(Beginning of DATA SHOWN)
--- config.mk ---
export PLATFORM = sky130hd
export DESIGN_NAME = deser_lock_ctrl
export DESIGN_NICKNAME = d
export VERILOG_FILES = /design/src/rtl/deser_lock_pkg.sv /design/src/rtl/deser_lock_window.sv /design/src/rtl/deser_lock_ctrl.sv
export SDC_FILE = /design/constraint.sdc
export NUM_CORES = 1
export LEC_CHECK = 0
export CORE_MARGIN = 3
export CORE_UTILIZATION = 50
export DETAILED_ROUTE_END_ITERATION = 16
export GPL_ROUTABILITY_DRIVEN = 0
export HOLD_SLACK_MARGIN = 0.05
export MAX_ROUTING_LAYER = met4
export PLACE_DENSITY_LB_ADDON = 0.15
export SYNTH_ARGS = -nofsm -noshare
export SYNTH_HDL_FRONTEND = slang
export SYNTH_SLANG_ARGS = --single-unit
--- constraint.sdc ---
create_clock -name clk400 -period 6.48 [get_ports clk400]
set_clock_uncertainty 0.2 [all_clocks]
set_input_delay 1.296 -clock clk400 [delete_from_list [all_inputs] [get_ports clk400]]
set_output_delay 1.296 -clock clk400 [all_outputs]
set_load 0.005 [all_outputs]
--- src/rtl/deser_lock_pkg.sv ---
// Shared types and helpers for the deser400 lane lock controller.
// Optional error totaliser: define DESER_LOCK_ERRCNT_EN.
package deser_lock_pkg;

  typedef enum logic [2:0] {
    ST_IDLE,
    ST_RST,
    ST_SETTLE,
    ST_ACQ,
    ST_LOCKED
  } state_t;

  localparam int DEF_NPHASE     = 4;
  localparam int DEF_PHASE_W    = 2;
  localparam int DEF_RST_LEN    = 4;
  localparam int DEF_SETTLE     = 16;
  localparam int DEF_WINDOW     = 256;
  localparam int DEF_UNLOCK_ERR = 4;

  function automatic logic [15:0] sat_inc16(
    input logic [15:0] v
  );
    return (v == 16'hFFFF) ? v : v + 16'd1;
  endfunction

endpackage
(End of DATA SHOWN)
(Beginning of DATA SHOWN)
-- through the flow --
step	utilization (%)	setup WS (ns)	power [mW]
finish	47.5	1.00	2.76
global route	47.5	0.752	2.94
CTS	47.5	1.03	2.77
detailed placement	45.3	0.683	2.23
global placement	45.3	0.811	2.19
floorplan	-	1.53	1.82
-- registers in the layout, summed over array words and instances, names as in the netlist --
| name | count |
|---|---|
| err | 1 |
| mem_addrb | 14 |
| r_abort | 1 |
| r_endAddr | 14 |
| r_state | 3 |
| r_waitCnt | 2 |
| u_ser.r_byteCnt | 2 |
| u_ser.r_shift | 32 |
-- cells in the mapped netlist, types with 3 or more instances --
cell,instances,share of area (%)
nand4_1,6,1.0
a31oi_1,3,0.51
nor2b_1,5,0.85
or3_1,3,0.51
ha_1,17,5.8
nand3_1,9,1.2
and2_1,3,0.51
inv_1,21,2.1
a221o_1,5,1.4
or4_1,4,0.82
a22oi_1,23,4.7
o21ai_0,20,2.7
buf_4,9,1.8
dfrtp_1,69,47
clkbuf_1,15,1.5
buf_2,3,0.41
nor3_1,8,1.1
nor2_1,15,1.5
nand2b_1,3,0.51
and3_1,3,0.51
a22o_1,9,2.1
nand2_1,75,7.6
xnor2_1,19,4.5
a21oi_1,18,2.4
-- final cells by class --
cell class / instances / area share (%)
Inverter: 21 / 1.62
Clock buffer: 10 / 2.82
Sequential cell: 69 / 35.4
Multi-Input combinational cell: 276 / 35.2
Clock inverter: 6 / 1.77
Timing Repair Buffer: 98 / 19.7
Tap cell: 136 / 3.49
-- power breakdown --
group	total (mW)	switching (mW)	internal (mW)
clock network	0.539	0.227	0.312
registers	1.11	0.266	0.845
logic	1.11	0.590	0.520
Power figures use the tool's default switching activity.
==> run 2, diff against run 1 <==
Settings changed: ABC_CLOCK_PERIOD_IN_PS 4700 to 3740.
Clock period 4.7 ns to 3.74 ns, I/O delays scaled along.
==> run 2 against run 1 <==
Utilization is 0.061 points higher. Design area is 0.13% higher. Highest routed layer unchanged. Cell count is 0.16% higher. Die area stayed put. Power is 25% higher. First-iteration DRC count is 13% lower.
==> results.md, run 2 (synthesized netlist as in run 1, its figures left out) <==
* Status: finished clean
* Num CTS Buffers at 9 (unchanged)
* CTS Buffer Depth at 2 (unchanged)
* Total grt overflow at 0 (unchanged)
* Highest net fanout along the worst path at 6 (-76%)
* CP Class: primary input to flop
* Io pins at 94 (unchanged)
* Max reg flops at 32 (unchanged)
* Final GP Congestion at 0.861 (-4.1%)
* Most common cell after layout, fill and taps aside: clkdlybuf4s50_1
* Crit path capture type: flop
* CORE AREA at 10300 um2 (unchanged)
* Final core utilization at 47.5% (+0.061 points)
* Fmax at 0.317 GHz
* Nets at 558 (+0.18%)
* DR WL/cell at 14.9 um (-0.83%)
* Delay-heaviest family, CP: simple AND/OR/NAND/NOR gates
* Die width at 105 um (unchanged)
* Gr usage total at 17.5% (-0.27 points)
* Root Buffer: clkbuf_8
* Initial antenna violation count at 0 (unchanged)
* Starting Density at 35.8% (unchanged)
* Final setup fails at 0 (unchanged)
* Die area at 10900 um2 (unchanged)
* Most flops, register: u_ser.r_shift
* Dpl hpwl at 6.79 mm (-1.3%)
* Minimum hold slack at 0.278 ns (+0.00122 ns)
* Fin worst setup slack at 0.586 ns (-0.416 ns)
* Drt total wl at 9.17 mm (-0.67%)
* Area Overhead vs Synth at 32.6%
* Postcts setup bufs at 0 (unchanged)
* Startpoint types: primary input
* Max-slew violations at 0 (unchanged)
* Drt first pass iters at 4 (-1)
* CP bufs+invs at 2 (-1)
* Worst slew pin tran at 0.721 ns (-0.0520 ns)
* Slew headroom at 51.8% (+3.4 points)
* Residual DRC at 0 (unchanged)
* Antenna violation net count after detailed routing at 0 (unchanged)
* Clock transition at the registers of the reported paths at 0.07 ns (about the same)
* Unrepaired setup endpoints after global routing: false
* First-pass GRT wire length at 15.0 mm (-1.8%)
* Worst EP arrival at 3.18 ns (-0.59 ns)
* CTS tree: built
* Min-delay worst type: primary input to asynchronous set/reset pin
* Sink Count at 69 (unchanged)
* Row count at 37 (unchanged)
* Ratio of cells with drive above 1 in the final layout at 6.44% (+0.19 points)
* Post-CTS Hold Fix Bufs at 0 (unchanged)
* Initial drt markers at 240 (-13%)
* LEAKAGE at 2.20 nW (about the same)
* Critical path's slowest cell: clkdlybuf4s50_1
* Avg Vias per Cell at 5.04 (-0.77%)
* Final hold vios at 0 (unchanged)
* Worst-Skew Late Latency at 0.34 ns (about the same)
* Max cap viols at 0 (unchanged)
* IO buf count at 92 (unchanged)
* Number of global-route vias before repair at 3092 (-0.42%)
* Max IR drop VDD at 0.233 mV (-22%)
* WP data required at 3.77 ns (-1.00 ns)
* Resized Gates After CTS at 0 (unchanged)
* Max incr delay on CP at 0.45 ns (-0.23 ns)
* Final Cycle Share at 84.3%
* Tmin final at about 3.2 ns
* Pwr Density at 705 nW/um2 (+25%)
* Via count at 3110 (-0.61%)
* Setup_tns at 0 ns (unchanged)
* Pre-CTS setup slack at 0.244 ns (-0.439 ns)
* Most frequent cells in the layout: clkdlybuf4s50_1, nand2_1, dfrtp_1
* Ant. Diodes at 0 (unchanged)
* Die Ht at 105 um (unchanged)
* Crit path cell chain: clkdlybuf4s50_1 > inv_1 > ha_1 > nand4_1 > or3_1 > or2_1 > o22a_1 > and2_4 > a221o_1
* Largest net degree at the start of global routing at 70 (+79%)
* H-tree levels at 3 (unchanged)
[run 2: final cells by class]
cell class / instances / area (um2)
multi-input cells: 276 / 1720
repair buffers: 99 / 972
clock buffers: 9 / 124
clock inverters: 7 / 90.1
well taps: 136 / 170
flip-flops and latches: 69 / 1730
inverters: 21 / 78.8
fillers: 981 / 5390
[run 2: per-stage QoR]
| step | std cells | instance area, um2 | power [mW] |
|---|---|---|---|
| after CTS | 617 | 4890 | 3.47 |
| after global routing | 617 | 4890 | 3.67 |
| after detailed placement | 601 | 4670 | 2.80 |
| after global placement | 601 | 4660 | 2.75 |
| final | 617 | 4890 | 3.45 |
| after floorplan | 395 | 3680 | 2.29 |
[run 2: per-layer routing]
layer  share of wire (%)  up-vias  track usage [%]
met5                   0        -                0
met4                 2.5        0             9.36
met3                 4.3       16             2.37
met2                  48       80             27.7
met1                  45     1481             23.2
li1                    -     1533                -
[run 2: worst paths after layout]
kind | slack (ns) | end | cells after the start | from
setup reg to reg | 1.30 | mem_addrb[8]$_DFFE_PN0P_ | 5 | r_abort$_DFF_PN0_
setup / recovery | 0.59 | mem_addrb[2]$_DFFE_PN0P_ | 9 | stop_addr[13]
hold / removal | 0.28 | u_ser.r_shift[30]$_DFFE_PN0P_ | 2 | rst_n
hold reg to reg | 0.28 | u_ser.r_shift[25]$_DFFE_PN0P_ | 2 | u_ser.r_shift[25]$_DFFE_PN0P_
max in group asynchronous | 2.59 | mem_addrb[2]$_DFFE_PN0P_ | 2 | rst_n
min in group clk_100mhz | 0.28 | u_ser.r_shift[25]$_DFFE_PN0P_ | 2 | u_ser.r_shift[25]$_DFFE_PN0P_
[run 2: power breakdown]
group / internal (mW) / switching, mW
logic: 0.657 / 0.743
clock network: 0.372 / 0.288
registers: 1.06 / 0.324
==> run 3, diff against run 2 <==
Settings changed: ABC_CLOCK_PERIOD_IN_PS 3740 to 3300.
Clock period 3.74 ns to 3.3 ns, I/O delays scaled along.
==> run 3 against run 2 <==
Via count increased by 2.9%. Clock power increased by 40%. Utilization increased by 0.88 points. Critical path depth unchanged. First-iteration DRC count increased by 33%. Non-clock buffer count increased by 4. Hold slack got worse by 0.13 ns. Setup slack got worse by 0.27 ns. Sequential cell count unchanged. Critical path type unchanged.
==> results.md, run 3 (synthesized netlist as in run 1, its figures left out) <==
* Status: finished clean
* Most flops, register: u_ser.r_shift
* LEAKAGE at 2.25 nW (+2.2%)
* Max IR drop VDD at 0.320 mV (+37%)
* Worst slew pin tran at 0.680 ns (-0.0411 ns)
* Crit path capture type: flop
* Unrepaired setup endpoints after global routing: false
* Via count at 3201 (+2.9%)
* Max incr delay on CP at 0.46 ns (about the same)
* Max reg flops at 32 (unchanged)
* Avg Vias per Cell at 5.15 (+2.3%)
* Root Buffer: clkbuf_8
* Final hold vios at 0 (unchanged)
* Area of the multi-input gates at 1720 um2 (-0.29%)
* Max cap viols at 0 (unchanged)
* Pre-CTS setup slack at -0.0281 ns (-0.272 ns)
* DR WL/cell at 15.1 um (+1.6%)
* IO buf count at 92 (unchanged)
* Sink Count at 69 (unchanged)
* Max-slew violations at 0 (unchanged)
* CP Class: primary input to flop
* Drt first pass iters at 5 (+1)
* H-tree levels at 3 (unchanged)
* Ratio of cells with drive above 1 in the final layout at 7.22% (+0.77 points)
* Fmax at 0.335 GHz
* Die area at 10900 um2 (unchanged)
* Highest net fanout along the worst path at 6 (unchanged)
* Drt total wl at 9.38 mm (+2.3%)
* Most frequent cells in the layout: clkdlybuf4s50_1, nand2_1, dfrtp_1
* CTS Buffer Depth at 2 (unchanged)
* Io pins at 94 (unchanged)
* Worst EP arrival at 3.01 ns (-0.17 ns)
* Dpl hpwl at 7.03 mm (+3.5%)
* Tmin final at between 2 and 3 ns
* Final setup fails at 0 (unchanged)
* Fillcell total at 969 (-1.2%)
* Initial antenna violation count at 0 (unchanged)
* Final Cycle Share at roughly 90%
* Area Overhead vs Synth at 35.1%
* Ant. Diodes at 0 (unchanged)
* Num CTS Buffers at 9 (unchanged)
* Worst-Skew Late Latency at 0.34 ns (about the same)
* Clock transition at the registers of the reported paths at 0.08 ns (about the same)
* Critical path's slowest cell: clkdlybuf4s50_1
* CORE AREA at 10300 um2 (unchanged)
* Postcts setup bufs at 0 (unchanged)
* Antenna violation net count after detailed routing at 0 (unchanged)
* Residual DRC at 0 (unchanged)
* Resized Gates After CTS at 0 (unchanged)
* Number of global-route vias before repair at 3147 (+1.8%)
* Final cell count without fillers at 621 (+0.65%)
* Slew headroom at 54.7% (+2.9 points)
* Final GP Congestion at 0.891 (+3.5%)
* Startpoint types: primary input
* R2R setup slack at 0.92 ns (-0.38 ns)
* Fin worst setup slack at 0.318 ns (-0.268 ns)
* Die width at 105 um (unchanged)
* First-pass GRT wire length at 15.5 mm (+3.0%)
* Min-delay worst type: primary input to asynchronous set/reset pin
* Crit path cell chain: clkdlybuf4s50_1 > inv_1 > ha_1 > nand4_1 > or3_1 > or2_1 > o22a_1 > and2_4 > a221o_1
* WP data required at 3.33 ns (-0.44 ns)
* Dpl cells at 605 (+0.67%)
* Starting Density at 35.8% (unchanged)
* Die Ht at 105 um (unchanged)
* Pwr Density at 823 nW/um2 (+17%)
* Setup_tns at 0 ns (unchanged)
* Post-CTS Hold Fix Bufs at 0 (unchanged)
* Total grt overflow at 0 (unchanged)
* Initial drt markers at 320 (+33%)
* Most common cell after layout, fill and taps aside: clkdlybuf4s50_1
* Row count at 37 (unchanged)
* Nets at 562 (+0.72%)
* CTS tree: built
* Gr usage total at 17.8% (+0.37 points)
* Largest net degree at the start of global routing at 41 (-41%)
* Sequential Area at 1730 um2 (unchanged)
(End of DATA SHOWN)
(Beginning of DATA SHOWN)
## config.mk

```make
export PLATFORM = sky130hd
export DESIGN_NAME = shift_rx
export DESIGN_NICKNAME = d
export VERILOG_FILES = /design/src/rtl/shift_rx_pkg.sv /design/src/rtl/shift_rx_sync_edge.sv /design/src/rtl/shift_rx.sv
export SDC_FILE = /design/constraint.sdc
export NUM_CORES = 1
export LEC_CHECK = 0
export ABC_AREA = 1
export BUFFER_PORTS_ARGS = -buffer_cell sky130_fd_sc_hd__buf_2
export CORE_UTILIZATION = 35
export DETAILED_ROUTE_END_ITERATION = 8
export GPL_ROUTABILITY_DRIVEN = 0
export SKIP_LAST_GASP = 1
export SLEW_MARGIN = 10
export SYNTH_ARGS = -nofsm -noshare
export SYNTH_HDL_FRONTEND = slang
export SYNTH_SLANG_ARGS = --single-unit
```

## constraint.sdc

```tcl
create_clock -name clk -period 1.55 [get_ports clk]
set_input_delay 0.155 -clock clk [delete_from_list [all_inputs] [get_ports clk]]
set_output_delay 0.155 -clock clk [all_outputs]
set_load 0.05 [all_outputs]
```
(End of DATA SHOWN)
● YOUR TASK:
Restate word for word the lines of the data above, starting at the line containing "or4_1,4,0.82" and ending at the line containing "run 2 against", both included, and nothing more.

● PROBLEM SOLUTION:
or4_1,4,0.82
a22oi_1,23,4.7
o21ai_0,20,2.7
buf_4,9,1.8
dfrtp_1,69,47
clkbuf_1,15,1.5
buf_2,3,0.41
nor3_1,8,1.1
nor2_1,15,1.5
nand2b_1,3,0.51
and3_1,3,0.51
a22o_1,9,2.1
nand2_1,75,7.6
xnor2_1,19,4.5
a21oi_1,18,2.4
-- final cells by class --
cell class / instances / area share (%)
Inverter: 21 / 1.62
Clock buffer: 10 / 2.82
Sequential cell: 69 / 35.4
Multi-Input combinational cell: 276 / 35.2
Clock inverter: 6 / 1.77
Timing Repair Buffer: 98 / 19.7
Tap cell: 136 / 3.49
-- power breakdown --
group	total (mW)	switching (mW)	internal (mW)
clock network	0.539	0.227	0.312
registers	1.11	0.266	0.845
logic	1.11	0.590	0.520
Power figures use the tool's default switching activity.
==> run 2, diff against run 1 <==
Settings changed: ABC_CLOCK_PERIOD_IN_PS 4700 to 3740.
Clock period 4.7 ns to 3.74 ns, I/O delays scaled along.
==> run 2 against run 1 <==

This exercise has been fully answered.